The verification/debugging turn around time of the RISC-V processor can be considerably reduced by configuring the internal states of the processor with preset values through register modeling

11. References
S. Rosenberg, M. A. Kathleen, “A Practical Guide to Adopting the Universal Verification Methodology (UVM)”, Cadence Design Systems, 2010.
Mustafa Khairallah, " Reusable Processor Verification Methodology Based on UVM," DVCON Europe, 2014
Andra Radu, “System Verilog assertion verification with SVA Unit,” DVCON US, 2016
Andrew Waterman, The RISC-V Instruction Set Manual, Volume I: User-Level ISA, Version 2.1
A. Piziali, “Verification Planning to Functional Closure of Processor-Based SoCs,” Incisive Verification Article, Cadence Design Systems, May 2006.
C. Spear, “System Verilog for Verification, A Guide to Learning the Testbench Language Features,” Springer, 2008.
Mentor Verification Academy (UVM Cookbook, Training Videos)

12. Bio
Myself, Gopakumar.G serving as senior engineer in Centre for Development of Advanced Computing (C-DAC) since January I have got more than 10 years of experience in ASIC Physical Design in deep submicron technologies and UVM based Verification IP development.

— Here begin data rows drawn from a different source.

File: src/logic/icache_pkg.sv
/* icache shared definitions */
package icache_pkg;

    // geometry
    localparam int NUM_WAYS       = 2;
    localparam int NUM_SETS       = 256;
    localparam int BEATS_PER_LINE = 4;

    typedef logic [31:0]  addr_t;

    // address bits 31..12
    typedef logic [19:0]  tag_t;

    // address bits 11..4
    typedef logic [7:0]   index_t;

    // one bridge beat
    typedef logic [31:0]  word_t;

    // beat k sits at bits 32k+31..32k
    typedef logic [127:0] line_t;

    typedef logic [NUM_WAYS-1:0] way_vec_t;
    typedef logic [1:0]   beat_cnt_t;

    // supported cache operation codes
    typedef enum logic [1:0] {
        cacop_init  = 2'd0,
        cacop_index = 2'd1,
        cacop_hit   = 2'd2
    } cacop_code_t;

endpackage

File: src/logic/icache_refill.sv
/* icache line refill */
`timescale 1ns/1ps

module icache_refill (
    input  logic               clock,
    input  logic               reset,
    input  logic               start_i,
    input  logic               ret_valid_i,
    input  logic               ret_last_i,
    input  icache_pkg::word_t  ret_data_i,
    output logic               line_done_o,
    output icache_pkg::line_t  line_o
);
    import icache_pkg::*;

    beat_cnt_t beat_cnt;

    // first three beats of the line
    word_t     beat_buf [BEATS_PER_LINE-1];

    // last marker or the fourth counted beat closes the line
    assign line_done_o = ret_valid_i &&
        (ret_last_i || (beat_cnt == beat_cnt_t'(BEATS_PER_LINE - 1)));

    always_ff @(posedge clock) begin
        if (reset || start_i) begin
            beat_cnt <= '0;
        end else if (ret_valid_i) begin
            beat_cnt <= beat_cnt + 1'b1;
        end
    end

    always_ff @(posedge clock) begin
        if (ret_valid_i && !line_done_o) begin
            beat_buf[beat_cnt] <= ret_data_i;
        end
    end

    // current beat goes on top, so the line is ready in the final beat cycle
    assign line_o = {ret_data_i, beat_buf[2], beat_buf[1], beat_buf[0]};

    // the bridge always sends full lines
    a_last_on_fourth: assert property (@(posedge clock) disable iff (reset)
        ret_valid_i && ret_last_i |-> beat_cnt == beat_cnt_t'(BEATS_PER_LINE - 1));

endmodule

File: config.mk
export PLATFORM = sky130hd
export DESIGN_NAME = icache_refill
export DESIGN_NICKNAME = d
export VERILOG_FILES = /design/src/logic/icache_pkg.sv /design/src/logic/icache_refill.sv
export SDC_FILE = /design/constraint.sdc
export NUM_CORES = 1
export LEC_CHECK = 0
export BUFFER_PORTS_ARGS = -buffer_cell sky130_fd_sc_hd__buf_2
export CORE_ASPECT_RATIO = 0.5
export CORE_MARGIN = 2
export CORE_UTILIZATION = 48
export DETAILED_ROUTE_END_ITERATION = 6
export PLACE_DENSITY = 0.83
export SLEW_MARGIN = 10
export SYNTH_ARGS = -nofsm -noshare
export SYNTH_HDL_FRONTEND = slang
export SYNTH_SLANG_ARGS = --single-unit
export TNS_END_PERCENT = 100
File: constraint.sdc
create_clock -name clock -period 4.9 [get_ports clock]
set_input_delay 0.49 -clock clock [delete_from_list [all_inputs] [get_ports clock]]
set_output_delay 0.49 -clock clock [all_outputs]
set_load 0.03 [all_outputs]
**Word level (Yosys, flattened, before mapping)**

Memory sizes are Yosys's and may differ from the RTL's.
Cells that the tools add are included.

- Bits in registers: 2
- Bits in writable memories: 96
- Input port bits: 37
- Output and inout bits: 129
- Word-level logic and storage cells: 11
- Memories: 1

Memory list:

| name | depth | bits a word | read ports | clocked after Yosys merged registers in | wr ports | line | text |
|---|---|---|---|---|---|---|---|
| beat_buf | 3 | 32 | 3 | 0 | 1 | icache_refill.sv:19 | `word_t beat_buf [BEATS_PER_LINE-1];` |

- Add/sub/neg operators: 1
- Equal/unequal tests: 1
- Multiplexer cells: 2
- Reductions and logical operators: 5

Operators by type and width:

| operator | number |
|---|---|
| adder 2 x 1 -> 2 bit (second input constant) | 1 |
| equality test 2 bit (second input constant) | 1 |
| logical AND 1 bit | 2 |
| logical OR 1 bit | 2 |
| two-way mux 1 bit | 2 |
| logical NOT 1 bit | 1 |

**Depth between registers and ports, before layout**

Gate-level depths: netlist of the first run.

- Depth after elaboration: 7
- Mapped depth: 4
- Depth with buffers taken out: 4

**Least setup slack after synthesis of the first run**

No wires, ideal clock.

- Path type: register to register
- Start point: reg beat_cnt[0]
- End point: mem beat_buf[0][0] (netlist bit), enable pin
- Setup time: 374 ps
- Data arrival time: 1223 ps
- Data required time: 4526 ps
- Setup slack: 3303 ps
- Cell stages (with the launch flop): 4
- Buffers on the path: 0
- Period minus slack after synthesis: 1597 ps
- Cells stage by stage: dfxtp_1 ha_1 nor2_1 and3_2

- Cells in the longest elaborated chain, start to end: 7

Ends and longest elaborated chain:

| what | line | text |
|---|---|---|
| start: declaration | icache_refill.sv:16 | `beat_cnt_t beat_cnt;` |
| start signal: assignment | icache_refill.sv:29 | `beat_cnt <= beat_cnt + 1'b1;` |
| equality test 2 bit | icache_refill.sv:23 | `(ret_last_i \|\| (beat_cnt == beat_cnt_t'(BEATS_PER_LINE - 1)));` |
| logical OR 1 bit | icache_refill.sv:23 |  |
| logical AND 1 bit | icache_refill.sv:22 | `assign line_done_o = ret_valid_i &&` |
| logical NOT 1 bit | icache_refill.sv:34 | `if (ret_valid_i && !line_done_o) begin` |
| logical AND 1 bit | icache_refill.sv:34 |  |
| two-way mux 1 bit | icache_refill.sv:34 |  |
| two-way mux 1 bit (not written as such) | icache_refill.sv:35 | `beat_buf[beat_cnt] <= ret_data_i;` |
| end: declaration | icache_refill.sv:19 |  |

Several ways; a longest one is shown, not always the timed one.

**Worst setup path in the final report of the first run**

- Start point: reg beat_cnt[0]
- End point: mem beat_buf[1][5] (netlist bit), enable pin

The elaborated chain is that of the path after synthesis.

==> metrics.md, run 1 <==
| Metric | Value |
|---|---|
| Number of global-route vias before repair | 1,755 |
| Sequential element share of the synthesized area | about nine tenths |
| Worst-Margin Slew | 0.819 ns |
| Root Buffer | clkbuf_16 |
| DR vias | approximately 1,700 |
| Status | finished, final reports clean |
| Clock tree buffer depth | 2 |
| Number of enable flip-flop cells after synthesis | 96 |
| Core area | 6650 sq um |
| Commonest cells post-synth | edfxtp_1 (96), buf_4 (32), ha_1 (4) |
| YS warnings | 0 |
| Net count, final | 330 |
| Vias per cell | approximately 4.5 |
| Final wirelength | 6340 um |
| Crit end category | flip-flop |
| Leak Pwr | between 0.0015 and 0.002 uW |
| Yosys top cell area share | 87.6% |
| Critical Path RT | 4.86 ns |
| Post-Route Utilization | around two thirds |
| WS Path Type | reg -> reg |
| Clock transition at the registers of the reported paths | 0.06 ns |
| # fillers | ~460 |
| R2r setup slk | 2.95 ns |
| HP Class | in -> reg |
| Initial Utilization | 49.5% |
| Post-synth cell types | 11 |
| Syn Nets | 186 |
| Synth Instances | approximately 150 |
| Worst Path Arrival | approximately 1.9 ns |
| Latest clock arrival within the worst-skew pair | 0.33 ns |
| Period utilization | 39.7% |
| Remaining Overflow, GRT | 0 |
| Setup WS pre-CTS | 2.95 ns |
| Tmin final | 1.95 ns |
| Setup tns final | 0 ns |
| Setup WS post-layout | 2.95 ns |
| Hold_buf cts | 0 |
| Total die area | 7580 sq um |
| DR pass1 iterations | 4 |
| Asr flop ratio synth | 0% |
| Final hold vios | 0 |
| Clk_skew | approximately 0.006 ns |
| Routability-driven placement congestion ratio | 0.699 |
| # resized after CTS | 0 |
| Die X | 121 um |
| I/O pin total | between 150 and 200 |
| Max Cap Viol | 0 |
| Avg Synthesized Cell Area | 22.7 sq um |
| Rel. slew slack | 45.4% |
| First DRT Iteration DRCs | around 110 |
| Clock sinks | 98 |
| Final setup violation count | 0 |
| Tot GR Track Use | 17.3% |
| Row count | 21 |
| CTS tree | built |
| Most common cell in the netlist | edfxtp_1 |
| Startpoint Class | flip-flop |
| Area of the mapped netlist | 3290 sq um |
| Pwr Total | between 1500 and 2000 uW |
| RSZ-0062 raised after global routing | no |
| Layout overhead on the synthesized area | 31.0% |
| Area leader, netlist | edfxtp_1 |
| #FFs+latches synth | 98 |
| WL/cell | between 15 and 20 um |
| Hold slack | 0.341 ns |
| Worst VDD drop | 0.196 mV |
| Antenna cell count | 0 |
| Post-CTS setup buffer count | 0 |
| First-pass GRT wire length | 9450 um |
| Crit path max fanout | 32 |
| DRC | 0 |
| Share of layout cells above drive strength 1 | 62.9% |
| Main flop type after synthesis | edfxtp_1 |
| Largest net degree at the start of global routing | 33 |
| Synth top area cells | edfxtp_1 (88%), buf_4 (7.3%), ha_1 (1.5%) |
| Slew Limit Fails | 0 |
| CTS H-tree lvls | 3 |
| CTS Buf Count | 9 |
| PwrDens | 417 nW/um^2 |
| Max frequency | a little over 0.5 GHz |
| Initial antenna violation count | 0 |
| Die Y | 62.6 um |
| ANT nets after route | 0 |
| IO Port Bufs | 165 |
[cell usage in the layout, fill, tap and decap left out]
master	instances
buf_2	165
edfxtp_1	96
clkbuf_16	9
ha_1	4
and3_2	3
inv_1	2
nor3_2	2
dfxtp_1	2
bufinv_16	2
nor2_1	1
nor2b_1	1
xnor2_1	1
mux2i_1	1
inv_6	1
clkinv_2	1
clkinvlp_4	1
clkinv_4	1
clkbuf_1	1
[path summary, 6_finish.rpt]
check                    from             end  depth (start not counted)
hold reg to reg   beat_cnt[1]     beat_cnt[1]                          2
setup reg to reg  beat_cnt[0]  beat_buf[1][5]                          3
setup / recovery  beat_cnt[0]  beat_buf[1][5]                          3
hold / removal        start_i     beat_cnt[0]                          2
[state kept, by name, indices dropped and copies added, names as in the netlist]
signal	flops
beat_cnt	2
beat_buf	96
[stage by stage]
| step | std cells | instance area [sq um] |
|---|---|---|
| 2_1_floorplan | 145 | 3290 |
| 3_3_place_gp | 370 | 3990 |
| 3_5_place_dp | 370 | 3990 |
| 4_1_cts | 386 | 4310 |
| 5_1_grt | 386 | 4310 |
| 6_report | 386 | 4310 |
[per-layer routing]
metal  GRT usage (%)  wire, um  part of all wire, %
met3            7.48       321                  5.1
met2            32.4      3740                   59
met5               0         0                    0
met4            5.38        83                  1.3
met1            17.3      2190                   35
[final cells by class]
cell class / instances / area, sq um / share of cell area (%)
inverter: 2 / 7.51 / 0.174
multi-input combinational: 13 / 121 / 2.81
sequential: 98 / 2920 / 67.8
tap: 92 / 115 / 2.67
timing repair buffer: 165 / 826 / 19.2
clock buffer: 10 / 229 / 5.31
clock inverter: 6 / 90.1 / 2.09
[where the power goes]
part           internal, uW  total, uW  switching, uW  leakage, uW
clock                   448        725            277     0.000153
combinational          32.1        128           96.2     0.000714
sequential              940        945           4.52     0.000892
[cells by family (layout without fill, tap and decap cells)]
| group | Yosys count | count (layout) | synth area share [%] |
|---|---|---|---|
| xor gates and xnor gates | 1 | 1 | 0.266 |
| adders and majority gates | 4 | 4 | 1.52 |
| buffers and inverters | 34 | 183 | 7.53 |
| DFF | 98 | 98 | 88.8 |
| muxes | 1 | 1 | 0.304 |
| and+or+nand+nor | 7 | 7 | 1.60 |
[worst max-delay path: stages (launching register included)]
cell and delay [ns]:
dfxtp_1 0.35, ha_1 0.21, nor2_1 0.22, and3_2 0.78
(Power assumes the default switching activity.)
==> run 2, diff against run 1 <==
- CORE_UTILIZATION: 48 -> 45
- PLACE_DENSITY: 0.83 -> 0.78
- clock period: 4.9 -> 2 ns (I/O delays scaled with it)
==> metrics.md, run 2 (synthesis results as in run 1) <==
| Metric | Value |
|---|---|
| I/O pin total | 166 (unchanged) |
| Crit path max fanout | 4 (-88%) |
| Fin cells | 388 (+0.52%) |
| Worst-Margin Slew | 0.223 ns (-0.596 ns) |
| Placed cells | 373 (+0.81%) |
| Final hold vios | 0 (unchanged) |
| Tmin final | 1.56 ns |
| Max Cap Viol | 0 (unchanged) |
| Total die area | 8060 sq um (+6.3%) |
| Critical Path RT | 1.80 ns (-3.06 ns) |
| Leak Pwr | 0.00181 uW (+2.7%) |
| Status | finished, final reports clean |
| CTS tree | built |
| Switching pwr | 908 uW (+140%) |
| Post-Route Utilization | 64.1% (-0.72 points) |
| Die Y | 64.5 um (+3.1%) |
| Critical path startpoint | beat_cnt[0] |
| Clk_skew | 0.00448 ns (-0.00146 ns) |
| CP max stage cell | dfxtp_1 |
| CTS Buf Count | 9 (unchanged) |
| IO Port Bufs | 165 (unchanged) |
| Largest Register | beat_buf |
| Post-DP Area | 4050 sq um (+1.5%) |
| Critical R2R Launch | beat_cnt[0] |
| Hold_sp | start_i |
| Number of global-route vias before repair | 1,861 (+6.0%) |
| Root Buffer | clkbuf_16 |
| Setup WS pre-CTS | 0.452 ns (-2.49 ns) |
| Switching power share of the total | 19.6% (-1.4 points) |
| Largest net degree at the start of global routing | 33 (unchanged) |
| Final setup violation count | 0 (unchanged) |
| Latest clock arrival within the worst-skew pair | 0.33 ns (about the same) |
| Die X | 125 um (+3.2%) |
| Commonest non-fill, non-tap cell in the layout | buf_2 |
| Hold_buf cts | 0 (unchanged) |
| Crit end category | output port |
| CP peak stage delay | 0.35 ns (-0.43 ns) |
| Clock tree buffer depth | 2 (unchanged) |
| Max reg flops | 96 (unchanged) |
| Startpoint Class | flip-flop |
| First DRT Iteration DRCs | 106 (-7.0%) |
| Initial Utilization | 47.8% (-1.7 points) |
| Initial antenna violation count | 0 (unchanged) |
| Post-CTS setup buffer count | 0 (unchanged) |
| Setup WS post-layout | 0.439 ns (-2.51 ns) |
| Commonest cells after routing, fill and taps aside | buf_2 (165), edfxtp_1 (96), clkbuf_16 (9) |
| Share of layout cells above drive strength 1 | 63.5% (+0.59 points) |
| Core area | 6880 sq um (+3.6%) |
| Worst VDD drop | 0.494 mV (+150%) |
| CTS H-tree lvls | 3 (unchanged) |
| Tot GR Track Use | 16.4% (-0.92 points) |
| Net count, final | 333 (+0.91%) |
| # fillers | 496 (+8.3%) |
| Reg power frac | 49.9% (-2.6 points) |
| Power Internal | 3730 uW (+160%) |
| Antenna cell count | 0 (unchanged) |
| Row count | 21 (unchanged) |
| HP Class | in -> reg |
| # resized after CTS | 0 (unchanged) |
| Max frequency | about 0.64 GHz |
| Layout overhead on the synthesized area | 34.1% |
| Slew Limit Fails | 0 (unchanged) |
| First-pass GRT wire length | 9720 um (+2.8%) |
| Final instance area | 4420 sq um (+2.4%) |
| RSZ-0062 raised after global routing | no |
| Setup tns final | 0 ns (unchanged) |
| Period utilization | 78.1% |
| WL/cell | 16.6 um (+0.87%) |
| DR pass1 iterations | 4 (unchanged) |
| ANT nets after route | 0 (unchanged) |
| Routability-driven placement congestion ratio | 0.721 (+3.2%) |
| Largest registers | beat_buf (96), beat_cnt (2) |
| Worst Path Arrival | 1.36 ns (-0.55 ns) |
| Rel. slew slack | 85.1% (+40 points) |
| Logic pwr share | 6.9% (-0.2 points) |
| DR vias | 1,717 (-0.75%) |
| Clock power share | 43.2% (+2.9 points) |
| Final wirelength | 6430 um (+1.4%) |
| Worst-path cell chain | ha_1 > nor2_1 > nor2b_1 > buf_2 |
| Remaining Overflow, GRT | 0 (unchanged) |
| Clock transition at the registers of the reported paths | 0.06 ns (about the same) |
| Detail Placement HPWL | 4580 um |
| PwrDens | 1050 nW/um^2 (+150%) |
| DRC | 0 (unchanged) |
| WS Path Type | reg -> out |
| Vias per cell | 4.43 (-1.3%) |
| Clock sinks | 98 (unchanged) |
[run 2: changes by cell type in the layout (fill, tap and decap cells not counted), sizes merged]
cell / delta
bufinv: +2
clkbuf: -1
clkinvlp: -1
buf: +3
clkinv: -1
[run 2: final timing paths]
| check | to | slack, ns | cells past startpoint |
|---|---|---|---|
| max reg2reg | beat_buf[0][4] | 0.45 | 4 |
| max | line_done_o | 0.44 | 4 |
| min | beat_cnt[0] | 0.06 | 2 |
| min reg2reg | beat_cnt[1] | 0.60 | 2 |
[run 2: routing by layer]
| layer | part of all wire [%] | GRT usage (%) |
|---|---|---|
| met5 | 0 | 0 |
| met4 | 2.3 | 8.61 |
| met3 | 4.0 | 4.71 |
| met2 | 61 | 31.8 |
| met1 | 33 | 16.2 |
[run 2: layout make-up]
cell class              count  area, sq um  share of cell area [%]
inverters                   2         7.51                   0.170
well taps                  92          115                    2.61
repair buffers            168          886                    20.1
multi-input cells          13          121                    2.75
clock inverters             6          138                    3.12
flip-flops and latches     98         2920                    66.2
clock buffers               9          225                    5.10
[run 2: power by group through the flow]
stage | registers, uW | logic (uW) | clock network, uW
CTS | 2320 | 325 | 2050
global placement | 2360 | 314 | 0
global route | 2320 | 339 | 2130
floorplan | 2440 | 146 | 0
detailed placement | 2360 | 324 | 0
finish | 2320 | 321 | 2010
[run 2: through the flow]
step | hold WS [ns] | power [uW]
2_1_floorplan | 0.269 | 2580
3_3_place_gp | 0.392 | 2670
3_5_place_dp | 0.400 | 2680
4_1_cts | 0.0544 | 4690
5_1_grt | 0.0533 | 4790
6_report | 0.0648 | 4640
[run 2: worst max-delay path: cells and delay by family, from the launching register on]
family / cells / cell delay (ns)
fa+ha+maj: 1 / 0.22
buf+inv: 1 / 0.18
simple gates: 2 / 0.29
flops: 1 / 0.35
==> run 3, diff against run 2 <==
- CORE_UTILIZATION: 45 -> 40
- PLACE_DENSITY: 0.78 -> 0.73
- clock period: 2 -> 1.34 ns (I/O delays scaled with it)
==> metrics.md, run 3 (synthesis results as in run 1) <==
| Metric | Value |
|---|---|
| Critical path startpoint | beat_cnt[0] |
| Share of layout cells above drive strength 1 | 64.1% (+0.63 points) |
| Net count, final | 342 (+2.7%) |
| CP max stage cell | dfxtp_4 |
| Clk_skew | 0.00460 ns (+0.000114 ns) |
| DRC | 0 (unchanged) |
| Leak Pwr | 0.00182 uW (+0.49%) |
| Worst-case reg-to-reg path depth | 4 (unchanged) |
| Setup tns final | 0 ns (unchanged) |
| Routability-driven placement congestion ratio | 0.793 (+10%) |
| Die Y | 68.1 um (+5.7%) |
| Clock transition at the registers of the reported paths | 0.06 ns (about the same) |
| Crit path max fanout | 15 (+11) |
| Crit end category | flip-flop |
| Largest registers | beat_buf (96), beat_cnt (2) |
| Largest Register | beat_buf |
| Status | finished, final reports clean |
| Slew Limit Fails | 0 (unchanged) |
| PwrDens | 1400 nW/um^2 (+34%) |
| Root Buffer | clkbuf_16 |
| Startpoint Class | flip-flop |
| CTS Buf Count | 9 (unchanged) |
| Critical Path RT | 1.38 ns (-0.42 ns) |
| Critical R2R Launch | beat_cnt[0] |
| Hold path cells | 1 (-1) |
| CTS H-tree lvls | 3 (unchanged) |
| Latest clock arrival within the worst-skew pair | 0.33 ns (about the same) |
| WL/cell | 15.8 um (-4.5%) |
| I/O pin total | 166 (unchanged) |
| Max frequency | 0.748 GHz |
| Final wirelength | 6580 um (+2.4%) |
| Crit path max-delay family | flip-flops |
| Crit. path cell count | 4 (unchanged) |
| Die X | 132 um (+5.9%) |
| First-pass GRT wire length | 9040 um (-7.0%) |
| RSZ-0062 raised after global routing | yes |
| Clock tree buffer depth | 2 (unchanged) |
| Worst-Margin Slew | 0.171 ns (-0.0523 ns) |
| Tot GR Track Use | 14.0% (-2.4 points) |
| R2r setup slk | 0.003 ns (-0.45 ns) |
| Antenna cell count | 0 (unchanged) |
| Max reg flops | 96 (unchanged) |
| Commonest non-fill, non-tap cell in the layout | buf_2 |
| Worst setup endpoint | beat_buf[1][9] |
| HP Class | in -> reg |
| Fin cells | 416 (+7.2%) |
| Hold slack | 0.0153 ns (-0.0495 ns) |
| Placed cells | 396 (+6.2%) |
| WS Path Type | reg -> reg |
| Vias per cell | 4.36 (-1.6%) |
| Final hold vios | 0 (unchanged) |
| Worst-path cell chain | ha_4 > nor2_4 > and3_4 > buf_12 |
| ANT nets after route | 0 (unchanged) |
| CP peak stage delay | 0.36 ns (about the same) |
| Row count | 23 (+9.5%) |
| Remaining Overflow, GRT | 0 (unchanged) |
| DR pass1 iterations | 4 (unchanged) |
| Buffers and inverters on the worst path | 1 (unchanged) |
| FF-to-FF End | beat_buf[1][9] |
| Total die area | 9020 sq um (+12%) |
| CTS tree | built |
| Clock sinks | 98 (unchanged) |
| Max Cap Viol | 0 (unchanged) |
| Initial antenna violation count | 0 (unchanged) |
| Largest net degree at the start of global routing | 19 (-42%) |
| DR vias | 1,812 (+5.5%) |
| First DRT Iteration DRCs | 144 (+36%) |
| Commonest cells after routing, fill and taps aside | buf_2 (164), edfxtp_1 (96), clkbuf_16 (10) |
| Core area | 8000 sq um (+16%) |
| Layout overhead on the synthesized area | 37.7% |
| Worst VDD drop | 0.778 mV (+58%) |
| Initial Utilization | 41.1% (-6.7 points) |
| Tmin final | 1.34 ns |
| IO Port Bufs | 165 (unchanged) |
| Period utilization | 99.8% |
| Rel. slew slack | 88.3% (+3.2 points) |
| Number of global-route vias before repair | 1,767 (-5.1%) |
| Worst Path Arrival | 1.38 ns (+0.02 ns) |
| Final setup violation count | 0 (unchanged) |
[run 3: repair_timing]
action | CTS | global route
gates resized for setup | 2 | 1
gates cloned | 0 | 1
setup endpoints to repair | 54 | 54
setup buffers | 0 | 1
hold buffers | 4 | 0
hold endpoints to repair | 8 | 0
pin swaps | 0 | 0
[run 3: layout make-up]
class	count	area, sq um
fillers	651	3470
flip-flops and latches	98	2930
repair buffers	177	1020
clock buffers	9	225
multi-input cells	13	153
well taps	112	140
clock inverters	5	57.6
inverters	2	7.51
[run 3: metal layers]
layer | up-vias | track usage (%) | wire [um]
met5 | - | 0 | 0
met1 | 914 | 11.8 | 2120
met4 | 0 | 8.87 | 150
met2 | 57 | 28.1 | 3970
met3 | 14 | 5.93 | 340
li1 | 827 | - | -
[run 3: worst min-delay path by stage]
stage	from	to
after floorplan	start_i	beat_cnt[0]
after global placement	start_i	beat_cnt[1]
after detailed placement	start_i	beat_cnt[0]
after CTS	ret_data_i[15]	beat_buf[2][15]
after global routing	ret_data_i[18]	beat_buf[2][18]
final	ret_data_i[14]	beat_buf[0][14]
[run 3: metrics by stage]
stage | area, sq um | total power (uW) | worst slack (ns) | utilization (%)
CTS | 4500 | 6430 | -0.00611 | 56.2
floorplan | 3320 | 3860 | 0.00592 | -
global placement | 4160 | 4010 | 0.0310 | 52.0
detailed placement | 4160 | 4020 | -0.0138 | 52.0
global route | 4530 | 6600 | -0.0271 | 56.6
finish | 4530 | 6360 | 0.00255 | 56.6
[run 3: worst reg2reg max path, cell delays in order (launching register included)]
cell,delay [ns]
dfxtp_4,0.36
ha_4,0.16
nor2_4,0.11
and3_4,0.25
buf_12,0.16
[run 3: report_power, final]
group	switching [uW]	internal (uW)	total, uW
Clock	977	1420	2400
Sequential	17.9	3440	3450
Combinational	359	152	511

I have successfully completed two multimillion gate ASICs tape-outs in 130nm technology node and 4 UVM based verification IP designs in C-DAC. Prior joining C-DAC I have been working as design engineer in Fujitsu ODC under NEST, where I participated in the tape-outs of ADC/DACs in 90nm and 65nm technology nodes. I have filed 4 Indian patents and 1 US patent . I hold a bachelor degree in Electronics and Communication Engineering from University of Kerala.